A child pornography investigation in Minneapolis turned up 1,000 suspect images on the office computer of a 58-year-old University of Minnesota classics professor named Richard Pervo.

From 2004:

The New York Times reported on a Washington, D.C., man whose love of music led him, in the 1960s, to meticulously hand-paint facsimile record album covers of his fantasized music, complete with imagined lyric sheets and liner notes — with some of the “albums” even shrink-wrapped. He made cardboard facsimiles of vinyl discs to put inside them. “Mingering Mike,” whom a reporter and two hobbyists tracked down — but who declined to be identified in print — made real music on tapes using his and friends’ voices to simulate instruments. His 38 imaginary albums were discovered at a flea market after Mike defaulted on storage-locker fees. The hobbyists who found them said they were so exactingly done that a major museum would soon feature them.

As a supplement to Chuck Shepherd’s walk down memory lane, here’s a selection of current weird news:

The Old ‘Lizard In The Bra’ Routine

In May, Taunton, Mass., police were about to arrest Amy Rebello-McCarthy, 39, for DUI after she left the road and crashed through several mailboxes. The crash caused all of her tires to deflate. Laughing, she told officers there was one other thing: She had a bearded dragon in her bra, where, she said, it was riding while she drove. The lizard was turned over to animal control.

Can’t Possibly Be True

— Suzette Welton has been in prison in Alaska for 17 years based almost solely on now-debunked forensic evidence. But the state’s lack of a clemency process means she can’t challenge her life sentence unless she proves “complete innocence.” Evidence that the fire that killed her son was “arson” was based not on science, but on widely believed folklore about how intentional fires burn differently from accidental ones. The bogus arson “trademarks” are similar to those used to convict Texan Cameron Todd Willingham, who suffered an even worse fate than Welton’s: Willingham was executed for his “arson” in 2004.

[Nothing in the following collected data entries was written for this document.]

==> config.mk <==
export PLATFORM = sky130hd
export DESIGN_NAME = can_motor_command_watchdog_unit
export DESIGN_NICKNAME = d
export VERILOG_FILES = /design/src/sv/cmw_pkg.sv /design/src/sv/cmw_cfg_regs.sv /design/src/sv/can_motor_command_watchdog_unit.sv
export SDC_FILE = /design/constraint.sdc
export NUM_CORES = 1
export LEC_CHECK = 0
export BUFFER_PORTS_ARGS = -buffer_cell sky130_fd_sc_hd__buf_2
export CAP_MARGIN = 10
export CORE_UTILIZATION = 29
export DETAILED_ROUTE_END_ITERATION = 16
export REMOVE_ABC_BUFFERS = 1
export SLEW_MARGIN = 40
export SYNTH_ARGS = -nofsm -noshare
export SYNTH_HDL_FRONTEND = slang
export SYNTH_SLANG_ARGS = --single-unit
==> constraint.sdc <==
create_clock -name clk -period 22.3 [get_ports clk]
set_clock_uncertainty 0.1 [all_clocks]
set_input_delay 3.345 -clock clk [delete_from_list [all_inputs] [get_ports clk]]
set_output_delay 3.345 -clock clk [all_outputs]
set_load 0.05 [all_outputs]
==> src/sv/cmw_pkg.sv <==
// Shared types and constants for the CAN motor command watchdog.
package cmw_pkg;

	localparam int KIND_W      = 2;
	localparam int FRAME_ID_W  = 11;
	localparam int BYTE_W      = 8;
	localparam int DUTY_W      = 16;
	localparam int ACTION_W    = 2;
	localparam int PERIOD_W    = 16;
	localparam int CFG_INDEX_W = 3;
	localparam int CFG_DATA_W  = 16;

	// Item kinds.
	localparam logic [KIND_W-1:0] KIND_TICK    = 2'd0;
	localparam logic [KIND_W-1:0] KIND_FRAME   = 2'd1;
	localparam logic [KIND_W-1:0] KIND_MOTOR_O = 2'd2;
	localparam logic [KIND_W-1:0] KIND_LED_O   = 2'd3;

	// Motor actions.
	localparam logic [ACTION_W-1:0] ACT_NONE = 2'd0;
	localparam logic [ACTION_W-1:0] ACT_SET  = 2'd1;
	localparam logic [ACTION_W-1:0] ACT_FREE = 2'd2;

	// Register indexes.
	localparam logic [CFG_INDEX_W-1:0] REG_DUTY_ID     = 3'd0;
	localparam logic [CFG_INDEX_W-1:0] REG_FREE_ID     = 3'd1;
	localparam logic [CFG_INDEX_W-1:0] REG_MAX_IVL     = 3'd2;
	localparam logic [CFG_INDEX_W-1:0] REG_LED_PRESENT = 3'd3;
	localparam logic [CFG_INDEX_W-1:0] REG_LED_LINKED  = 3'd4;
	localparam logic [CFG_INDEX_W-1:0] REG_LED_LOST    = 3'd5;

	// Register reset values.
	localparam logic [FRAME_ID_W-1:0] RST_DUTY_ID    = 11'd0;
	localparam logic [FRAME_ID_W-1:0] RST_FREE_ID    = 11'd1;
	localparam logic [PERIOD_W-1:0]   RST_MAX_IVL    = 16'd100;
	localparam logic                  RST_LED_PRES   = 1'b0;
	localparam logic [PERIOD_W-1:0]   RST_LED_LINKED = 16'd500;
	localparam logic [PERIOD_W-1:0]   RST_LED_LOST   = 16'd100;

	typedef struct packed {
		logic [FRAME_ID_W-1:0] duty_frame_id;
		logic [FRAME_ID_W-1:0] free_frame_id;
		logic [PERIOD_W-1:0]   link_timeout;
		logic                  led_present;
		logic [PERIOD_W-1:0]   led_period_linked;
		logic [PERIOD_W-1:0]   led_period_lost;
	} cfg_t;

endpackage

==> src/sv/cmw_cfg_regs.sv <==
// Configuration register file of the CAN motor command watchdog.
module cmw_cfg_regs (
	input  logic                                clk,
	input  logic                                arst_n,
	input  logic                                cfg_we,
	input  logic [cmw_pkg::CFG_INDEX_W-1:0]     cfg_index,
	input  logic [cmw_pkg::CFG_DATA_W-1:0]      cfg_data,
	output cmw_pkg::cfg_t                       cfg
);

	cmw_pkg::cfg_t cfg_q;

	always_ff @(posedge clk or negedge arst_n) begin
		if (!arst_n) begin
			cfg_q.duty_frame_id     <= cmw_pkg::RST_DUTY_ID;
			cfg_q.free_frame_id     <= cmw_pkg::RST_FREE_ID;
			cfg_q.link_timeout      <= cmw_pkg::RST_MAX_IVL;
			cfg_q.led_present       <= cmw_pkg::RST_LED_PRES;
			cfg_q.led_period_linked <= cmw_pkg::RST_LED_LINKED;
			cfg_q.led_period_lost   <= cmw_pkg::RST_LED_LOST;
		end else if (cfg_we) begin
			case (cfg_index)
				cmw_pkg::REG_DUTY_ID: begin
					cfg_q.duty_frame_id <= cfg_data[cmw_pkg::FRAME_ID_W-1:0];
				end
				cmw_pkg::REG_FREE_ID: begin
					cfg_q.free_frame_id <= cfg_data[cmw_pkg::FRAME_ID_W-1:0];
				end
				cmw_pkg::REG_MAX_IVL: begin
					cfg_q.link_timeout <= cfg_data[cmw_pkg::PERIOD_W-1:0];
				end
				cmw_pkg::REG_LED_PRESENT: begin
					cfg_q.led_present <= cfg_data[0];
				end
				cmw_pkg::REG_LED_LINKED: begin
					cfg_q.led_period_linked <= cfg_data[cmw_pkg::PERIOD_W-1:0];
				end
				cmw_pkg::REG_LED_LOST: begin
					cfg_q.led_period_lost <= cfg_data[cmw_pkg::PERIOD_W-1:0];
				end
				default: begin
				end
			endcase
		end
	end

	assign cfg = cfg_q;

endmodule

==> src/sv/can_motor_command_watchdog_unit.sv <==
// Top level of the CAN motor command watchdog: item pipeline, state and result register.
//
// Usage: each input item (kind, frame_id, data_low, data_high, override_on) is
// one of a 1 ms tick, a received CAN frame, a motor override command or an LED
// override command, offered on in_valid/in_ready. Every item yields exactly one
// result item (motor_action, duty, led_on, link_lost) on out_valid/out_ready.
// Items enter an input register; as soon as the result register is empty or is
// being taken, a single pass of compares, a sign-magnitude duty decode and the
// time subtractions updates the watchdog state and loads the result register,
// which drives out_valid. One item is taken every cycle as long as the receiver
// takes results. The critical path is set by the TIME_BITS-wide increment,
// modular subtract and compare on the timer registers.
// When the receiver stalls, the result register holds its item and the input
// register fills; in_ready falls only when both are occupied.
// Configuration is a write-only port (cfg_we, cfg_index, cfg_data), taken at
// a clock edge with cfg_we high; indexes beyond the register list are ignored.
// Write it only while no item is in flight.
// Reset clears time, last-receive time, LED deadline, LED level and both
// overrides, loads the register defaults and empties the pipeline.
module can_motor_command_watchdog_unit #(
	parameter int TIME_BITS = 32
) (
	input  logic                                clk,
	input  logic                                arst_n,
	// Configuration port.
	input  logic                                cfg_we,
	input  logic [cmw_pkg::CFG_INDEX_W-1:0]     cfg_index,
	input  logic [cmw_pkg::CFG_DATA_W-1:0]      cfg_data,
	// Input channel.
	input  logic                                in_valid,
	output logic                                in_ready,
	input  logic [cmw_pkg::KIND_W-1:0]          kind,
	input  logic [cmw_pkg::FRAME_ID_W-1:0]      frame_id,
	input  logic [cmw_pkg::BYTE_W-1:0]          data_low,
	input  logic [cmw_pkg::BYTE_W-1:0]          data_high,
	input  logic                                override_on,
	// Result channel.
	output logic                                out_valid,
	input  logic                                out_ready,
	output logic [cmw_pkg::ACTION_W-1:0]        motor_action,
	output logic signed [cmw_pkg::DUTY_W-1:0]   duty,
	output logic                                led_on,
	output logic                                link_lost
);

	cmw_pkg::cfg_t cfg;

	cmw_cfg_regs u_cfg_regs (
		.clk       (clk),
		.arst_n    (arst_n),
		.cfg_we    (cfg_we),
		.cfg_index (cfg_index),
		.cfg_data  (cfg_data),
		.cfg       (cfg)
	);

	// Input register.
	logic                               valid_s1;
	logic [cmw_pkg::KIND_W-1:0]         kind_s1;
	logic [cmw_pkg::FRAME_ID_W-1:0]     frame_id_s1;
	logic [cmw_pkg::BYTE_W-1:0]         data_low_s1;
	logic [cmw_pkg::BYTE_W-1:0]         data_high_s1;
	logic                               override_on_s1;

	// Watchdog state.
	logic [TIME_BITS-1:0] time_now_q;
	logic [TIME_BITS-1:0] last_rx_q;
	logic [TIME_BITS-1:0] led_deadline_q;
	logic                 led_level_q;
	logic                 motor_ovr_q;
	logic                 led_ovr_q;

	// Result register.
	logic                             out_valid_q;
	logic [cmw_pkg::ACTION_W-1:0]     action_q;
	logic [cmw_pkg::DUTY_W-1:0]       duty_q;
	logic                             led_on_q;
	logic                             link_lost_q;

	logic advance;
	logic in_fire;

	assign advance  = valid_s1 && (!out_valid_q || out_ready);
	assign in_ready = !valid_s1 || advance;
	assign in_fire  = in_valid && in_ready;

	// Single-pass item processing.
	logic                          is_tick;
	logic                          is_duty;
	logic                          is_free;
	logic                          refresh;
	logic [TIME_BITS-1:0]          time_eff;
	logic [TIME_BITS-1:0]          silence;
	logic                          lost_cur;
	logic [TIME_BITS-1:0]          dl_diff;
	logic                          dl_passed;
	logic                          led_toggle;
	logic [cmw_pkg::DUTY_W-1:0]    mag;
	logic [cmw_pkg::DUTY_W-1:0]    duty_dec;
	logic [cmw_pkg::PERIOD_W-1:0]  led_period;
	logic [TIME_BITS-1:0]          last_rx_d;
	logic [TIME_BITS-1:0]          led_deadline_d;
	logic                          led_level_d;
	logic                          motor_ovr_d;
	logic                          led_ovr_d;
	logic [cmw_pkg::ACTION_W-1:0]  action_d;
	logic [cmw_pkg::DUTY_W-1:0]    duty_d;
	logic                          lost_d;

	always_comb begin
		is_tick  = (kind_s1 == cmw_pkg::KIND_TICK);
		is_duty  = (kind_s1 == cmw_pkg::KIND_FRAME) && (frame_id_s1 == cfg.duty_frame_id);
		is_free  = (kind_s1 == cmw_pkg::KIND_FRAME) && !is_duty
			&& (frame_id_s1 == cfg.free_frame_id);
		refresh  = is_duty || is_free;

		time_eff = is_tick ? (time_now_q + TIME_BITS'(1)) : time_now_q;
		silence  = time_eff - last_rx_q;
		lost_cur = (silence > TIME_BITS'(cfg.link_timeout));

		// The deadline has passed when the modular distance is nonzero and in the lower half.
		dl_diff    = time_eff - led_deadline_q;
		dl_passed  = (dl_diff != '0) && !dl_diff[TIME_BITS-1];
		led_toggle = is_tick && cfg.led_present && !led_ovr_q && dl_passed;
		led_period = lost_cur ? cfg.led_period_lost : cfg.led_period_linked;

		// Sign and 15-bit magnitude; a negative zero comes out as zero.
		mag      = {1'b0, data_high_s1[6:0], data_low_s1};
		duty_dec = data_high_s1[7] ? (cmw_pkg::DUTY_W'(0) - mag) : mag;

		last_rx_d      = refresh ? time_now_q : last_rx_q;
		led_deadline_d = led_toggle ? (time_eff + TIME_BITS'(led_period)) : led_deadline_q;
		led_level_d    = led_level_q ^ led_toggle;
		motor_ovr_d    = motor_ovr_q;
		led_ovr_d      = led_ovr_q;
		action_d       = cmw_pkg::ACT_NONE;
		duty_d         = '0;

		case (kind_s1)
			cmw_pkg::KIND_TICK: begin
				if (lost_cur && !motor_ovr_q) begin
					action_d = cmw_pkg::ACT_SET;
				end
			end
			cmw_pkg::KIND_FRAME: begin
				if (!motor_ovr_q) begin
					if (is_duty) begin
						action_d = cmw_pkg::ACT_SET;
						duty_d   = duty_dec;
					end else if (is_free) begin
						action_d = cmw_pkg::ACT_FREE;
					end
				end
			end
			cmw_pkg::KIND_MOTOR_O: begin
				if (override_on_s1) begin
					motor_ovr_d = 1'b1;
				end else begin
					motor_ovr_d = 1'b0;
					action_d    = cmw_pkg::ACT_FREE;
				end
			end
			cmw_pkg::KIND_LED_O: begin
				if (override_on_s1) begin
					if (cfg.led_present) begin
						led_ovr_d = 1'b1;
					end
				end else begin
					led_ovr_d = 1'b0;
				end
			end
			default: begin
			end
		endcase

		// A refreshing frame leaves zero silence, which is never over the limit.
		lost_d = refresh ? 1'b0 : lost_cur;
	end

	always_ff @(posedge clk or negedge arst_n) begin
		if (!arst_n) begin
			valid_s1 <= 1'b0;
		end else if (in_fire) begin
			valid_s1 <= 1'b1;
		end else if (advance) begin
			valid_s1 <= 1'b0;
		end
	end

	always_ff @(posedge clk) begin
		if (in_fire) begin
			kind_s1        <= kind;
			frame_id_s1    <= frame_id;
			data_low_s1    <= data_low;
			data_high_s1   <= data_high;
			override_on_s1 <= override_on;
		end
	end

	always_ff @(posedge clk or negedge arst_n) begin
		if (!arst_n) begin
			time_now_q     <= '0;
			last_rx_q      <= '0;
			led_deadline_q <= '0;
			led_level_q    <= 1'b0;
			motor_ovr_q    <= 1'b0;
			led_ovr_q      <= 1'b0;
		end else if (advance) begin
			time_now_q     <= time_eff;
			last_rx_q      <= last_rx_d;
			led_deadline_q <= led_deadline_d;
			led_level_q    <= led_level_d;
			motor_ovr_q    <= motor_ovr_d;
			led_ovr_q      <= led_ovr_d;
		end
	end

	always_ff @(posedge clk or negedge arst_n) begin
		if (!arst_n) begin
			out_valid_q <= 1'b0;
		end else if (advance) begin
			out_valid_q <= 1'b1;
		end else if (out_ready) begin
			out_valid_q <= 1'b0;
		end
	end

	always_ff @(posedge clk) begin
		if (advance) begin
			action_q    <= action_d;
			duty_q      <= duty_d;
			led_on_q    <= led_level_d;
			link_lost_q <= lost_d;
		end
	end

	assign out_valid    = out_valid_q;
	assign motor_action = action_q;
	assign duty         = duty_q;
	assign led_on       = led_on_q;
	assign link_lost    = link_lost_q;

	// A nonzero duty only ever comes with a set-duty action.
	a_duty_only_on_set: assert property (@(posedge clk) disable iff (!arst_n)
		out_valid_q && (duty_q != '0) |-> (action_q == cmw_pkg::ACT_SET))
		else $error("nonzero duty without set-duty action");

	// Releasing the motor override clears it and commands free.
	a_release_frees: assert property (@(posedge clk) disable iff (!arst_n)
		advance && (kind_s1 == cmw_pkg::KIND_MOTOR_O) && !override_on_s1
		|=> !motor_ovr_q && (action_q == cmw_pkg::ACT_FREE))
		else $error("motor override release did not command free");

	// No frame reaches the motor while it is overridden.
	a_override_blocks: assert property (@(posedge clk) disable iff (!arst_n)
		advance && motor_ovr_q && (kind_s1 == cmw_pkg::KIND_FRAME)
		|=> (action_q == cmw_pkg::ACT_NONE))
		else $error("frame command passed during motor override");

	// An item waiting in the input register is neither dropped nor replaced.
	a_s1_holds: assert property (@(posedge clk) disable iff (!arst_n)
		valid_s1 && !advance |=> valid_s1 && $stable(kind_s1) && $stable(frame_id_s1))
		else $error("stalled input stage lost its item");

	// Time only moves on a tick.
	a_time_on_tick: assert property (@(posedge clk) disable iff (!arst_n)
		!(advance && is_tick) |=> $stable(time_now_q))
		else $error("time advanced without a tick");

endmodule

# Word level (Yosys, flattened, before mapping)
# Cells that the tools add are included.
# totals
reg_bits	222
output_inout_bits	22
memories	0
latchBits	0
rom_bits	0
ramBits	0
# op_classes
muxes	16
n_reduce_logical	36
eq_ne	11
shifts	0
magnitude_cmp	1
bitwise_logic	4
addsub	5
div_mod_pow	0
mul	0
# ops
operator	count
$sub A32 B32 Y32	2
$add A32 B1 Y32 const B	1
$add A32 B16 Y32	1
$gt A32 B16 Y1	1
$mux W32	1
$reduce_bool A32 Y1	1
$eq A11 B11 Y1	2
$reduce_and A2 Y1	9
$mux W16	1
$sub A1 B15 Y16 const A	1
$mux W15	1
$logic_and A1 B1 Y1	10
$mux W1	8
$mux W2	4
$eq A3 B2 Y1 const B	2
$eq A3 B3 Y1 const B	2
$logic_not A1 Y1	6
$pmux W2 S3	1
$eq A2 B2 Y1 const B	2
$reduce_bool A2 Y1	2
$reduce_or A4 Y1	1
$eq A3 B1 Y1 const B	1
$logic_not A3 Y1	1
$logic_or A1 B1 Y1	3
7 further kinds	9

# Longest topological paths before layout
# logic_depth
word_depth	9
ltp_mapped	38

# By module
# A second synthesis with hierarchy kept.
# unflattened
cells_unflattened	1548
area_unflattened_um2	14979.4
# modules_own_cells
module	area_each_um2	cells_each	instances	seq_area_each_um2
can_motor_command_watchdog_unit	12260.5	1393	1	4028.9
cmw_cfg_regs	2718.9	155	1	1793.0

# Worst setup path after synthesis
# Ideal clock, no wire load.
# synth_timing
path_type	register to register
startpoint	register kind_s1[0] (netlist bit)
endpoint	register led_deadline_q[28]
path_buffers	4
period_less_slack_ns	7.730
path_stages_with_launch	37
t_arrival_ns	7.505
path_slack_ns	14.570
cell_sequence	edfxtp_1 buf_2 nand4bb_1 clkbuf_1 nor3_1 nand3_1 inv_1 nand3_1 nor2_1 xor2_1 ha_1 clkbuf_1 a21oi_1 o21ai_0 a31o_2 or2_2 xor2_1 ha_1 nand4_1 a2111oi_0 nor4_1 o211ai_1 nor3_1 nor4bb_1 nand4_2 clkbuf_1 mux2_2 ha_1 and4_1 o21ai_0 a21oi_1 a211oi_1 o21a_1 a31o_2 nor4_1 xnor2_1 mux2i_1
# synth_via
elab_chain_len	7
word_cells_on_any_way	14
# synth_lines
element	line	source
from (decl)	can_motor_command_watchdog_unit.sv:59	logic [cmw_pkg::KIND_W-1:0] kind_s1;
from (signal assigned)	can_motor_command_watchdog_unit.sv:192	kind_s1 <= kind;
$logic_not A2 Y1 *	can_motor_command_watchdog_unit.sv:111	is_tick = (kind_s1 == cmw_pkg::KIND_TICK);
$mux W32 *	can_motor_command_watchdog_unit.sv:117	time_eff = is_tick ? (time_now_q + TIME_BITS'(1)) : time_now_q;
via time_eff[14]	can_motor_command_watchdog_unit.sv:92	logic [TIME_BITS-1:0] time_eff;
parallel branches: the longest is 5 deep, another holds $sub A32 B32 Y32	-	
to (signal assigned)	can_motor_command_watchdog_unit.sv:211	led_deadline_q <= led_deadline_d;
to (decl)	can_motor_command_watchdog_unit.sv:68	logic [TIME_BITS-1:0] led_deadline_q;
# Mark *: on every way through the listed nets, which the timed path passes.
# A chain may end at the register's enable or synchronous reset.

# Final worst setup path
# layout_timing
startpoint	register kind_s1[1] (netlist bit)
endpoint	register led_deadline_q[27]
# Same word-level chain as after synthesis.

==> impl_metrics.csv <==
group,metric,value,unit
synth,synthDistinctLibCells,82,
global_route,grt_max_degree,105,
routing,ant_nets,0,
sta,drv_slew,0,
routing,drc,0,
floorplanning,die_height,230.8,um
pwr,leakagePower,7.542,nW
sta,setup_viol,0,
synth,ys_ff_latch,222,
global_route,grt_pass1_wl,65580,um
sta,finalHoldViolCount,0,
clocking,clock-sinks,222,
floorplanning,die_area,53260,sq um
floorplanning,core,51510,sq um
clocking,cts_resized,0,
sta,rsz0062_at_grt,"false",
clocking,cts_buffers,23,
clocking,clk_pin_slew,60,ps
pwr,switchingPower,0.0003322,W
worst_setup_path,endpoint_kind,"flip-flop",
pwr,power_frac_comb,21.4,%
clocking,cts_hold_buf,0,
sta,worst_pin_slew,817.7,ps
pwr,internal-power,0.0007919,W
sta,slew_headroom,45.29,%
place,gp_congestion,0.9110,
worst_setup_path,slowest_stage,"nand4_2",
worst_setup_path,cp-start-kind,"flip-flop",
synth,async_flop_share,77.48,%
worst_setup_path,crit_arrival,9920,ps
floorplanning,ios,76,
place,dp_hpwl,31350,um
floorplanning,initial_utilization,29.47,%
routing,vias,12110,
synth,synth_edf_count,50,
sta,holdWs,390.8,ps
sta,min_period_over_period,43.17,%
routing,drtPass1Iterations,5,
synth,ys.warnings.count,0,
clocking,clkLatencyLatePin,550,ps
run_status,outcome,"complete, no violations",
synth,syn_avg_cell_area,9.364,sq um
pwr,clock_power_share,35.1,%
final_layout,final_cell_area,17090,sq um
final_layout,drive_above_1_share,14.95,%
worst_setup_path,max_stage_delay,650,ps
clocking,htreeDepth,1,
place,placedCellCount,2317,
run,maxCapViolCount,0,
global_route,grt.total_usage,15.24,%
clocking,cts_buffer_depth,3,
routing,drtIter0Drc,1022,
worst_setup_path,required,22590,ps
final_layout,nets,1816,
routing,viasPerCell,5.135,
pwr,vdd_drop_max,0.06577,mV
sta,fmax,103.9,MHz
pwr,swShare,29.55,%
final_layout,mostFrequentLayoutCells,"dfrtp_1, nand2_1, inv_1",
final_layout,num_antenna_cells,0,
synth,syn_area,15180,sq um
clocking,cts_tree,"done",
final_layout,area_growth,12.57,%
pwr,p_per_area,65.78,nW/um^2
pwr,p_seq_share,43.4,%
place,placed_cell_area,16280,sq um
final_layout,final_cells,2359,
floorplanning,die_w,230.8,um
global_route,gr-total-overflow,0,
worst_hold_path,hold_class,"flip-flop to flip-flop",
place,port_buffers,75,
floorplanning,core.rowCount,83,
global_route,grt_pass1_vias,12130,
synth,synth_cells,1621,
worst_setup_path,cp_max_fo,18,
sta,setup_tns,0,ps
worst_setup_path,rrSetupSlack,12670,ps
clocking,post_cts_buffers,0,
sta,period_needed,9626,ps
synth,yosysSeqAreaShare,38.35,%
global_route,antenna_found_initial,5,
routing,wl,40180,um
clocking,ctsRootBufferMaster,"clkbuf_16",
worst_setup_path,crit_type,"flip-flop to flip-flop",
final_layout,final_common_cell,"dfrtp_1",
routing,wl_per_cell,17.03,um
synth,synth_ff_type,"dfrtp_1",
-- worst max-delay path: cells and delay by family, from the launching register on --
| kind | cells | cell delay, ps |
|---|---|---|
| xor+xnor | 3 | 670 |
| flops | 1 | 520 |
| mux | 2 | 610 |
| compound gates | 9 | 2060 |
| simple gates | 15 | 4420 |
| buf+inv | 1 | 100 |
| fa+ha+maj | 3 | 970 |
-- worst paths after layout --
path / startpoint / to / cells past startpoint
max: kind_s1[1] / led_deadline_q[27] / 33
min in group asynchronous: arst_n / u_cfg_regs.cfg[61] / 1
min reg2reg: led_level_q / led_level_q / 1
max in group asynchronous: arst_n / u_cfg_regs.cfg[2] / 3
min: led_level_q / led_level_q / 1
max reg2reg: kind_s1[1] / led_deadline_q[27] / 33
-- per-layer routing --
layer / global-route usage [%] / routed length [um]
met2: 24.40 / 18100
met4: 3.187 / 700
met5: 0 / 55
met1: 21.18 / 18850
met3: 2.927 / 2468
-- state kept, by name, indices dropped and copies added (netlist names), 2 cells and up --
signal          cells
u_cfg_regs.cfg     71
last_rx_q          32
led_deadline_q     32
time_now_q         32
duty               16
frame_id_s1        11
data_high_s1        8
data_low_s1         8
kind_s1             2
motor_action        2
-- stage by stage --
stage          utilization (%)  setup WS (ps)  total power, W
2_1_floorplan                -          14420       0.0006578
3_3_place_gp             31.49          12780       0.0007285
3_5_place_dp             31.61          12800       0.0007347
4_1_cts                  33.11          12740        0.001135
5_1_grt                  33.17          11660        0.001181
6_report                 33.17          12670        0.001124
-- cell usage after synthesis (50+ instances only) --
library cell / n / share of area, %
a21oi_1: 88 / 2.9
clkbuf_1: 63 / 1.6
dfrtp_1: 159 / 26
edfxtp_1: 50 / 9.9
ha_1: 96 / 7.9
inv_1: 114 / 2.8
mux2_2: 78 / 5.8
nand2_1: 151 / 3.7
nor2_1: 102 / 2.5
o21ai_0: 107 / 3.5
xnor2_1: 98 / 5.7
xor2_1: 61 / 3.5
-- logic make-up after synthesis --
| group | count (synthesis) | share of synthesized area [%] |
|---|---|---|
| AOI/OAI and AO/OA | 363 | 15.59 |
| DFF | 222 | 38.35 |
| adders and majority gates | 99 | 8.309 |
| buffers and inverters | 185 | 4.805 |
| and+or+nand+nor | 481 | 15.74 |
| muxes | 112 | 8.037 |
| xor gates and xnor gates | 159 | 9.174 |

— Reverence for the lineage of asparagus continues in epic yearly Anglican church festivities in Worcester, England, where in April, celebrants obtained a special blessing for the vegetable by local priests as a costumed asparagus pranced through the street praising the stalks as representing “the generosity of God.” Critics (including clergy from other parishes) likened the parades to a Monty Python sketch, with one pleading plaintively, “Really, for God’s sake, can’t the Church of England offer more dignified worship?”

Bright Ideas

In May, the British tribunal dealing with student cheating rejected the appeal of a law student who was caught taking an in-class exam with her notes in her textbook written in invisible ink. She was reading them with the UV light on her pen.

Leading Economic Indicators

Andrew Bogut, signed as a free agent by the NBA’s Cleveland Cavaliers in March, and expected to be a key player in the team’s quest to defend its league championship, checked into his first game and played 58 seconds before crashing into a bench and breaking his leg. For that 58 seconds, the Cavs owe Bogut $383,000.

Awesome! 

India’s Supreme Court approved an order recently that forced bars and liquor stores to close down if they were located less than 1,640 feet from state or national highways. The India Times reported in April that the Aishwarya Bar in North Paravoor, Kerala, is still operating at its old location even though it is clearly within the 1,640-feet restricted area. The owner explained that since he owns the land behind the bar, he had constructed a “serpentine” wooden maze that requires any customer to walk 1,640 feet before he can enter the bar. A tax office official reluctantly accepted the arrangement.

Even though Chuck Shepherd has retired from News of the Weird, the column will continue to run in Lagniappe under the auspices of a new editor.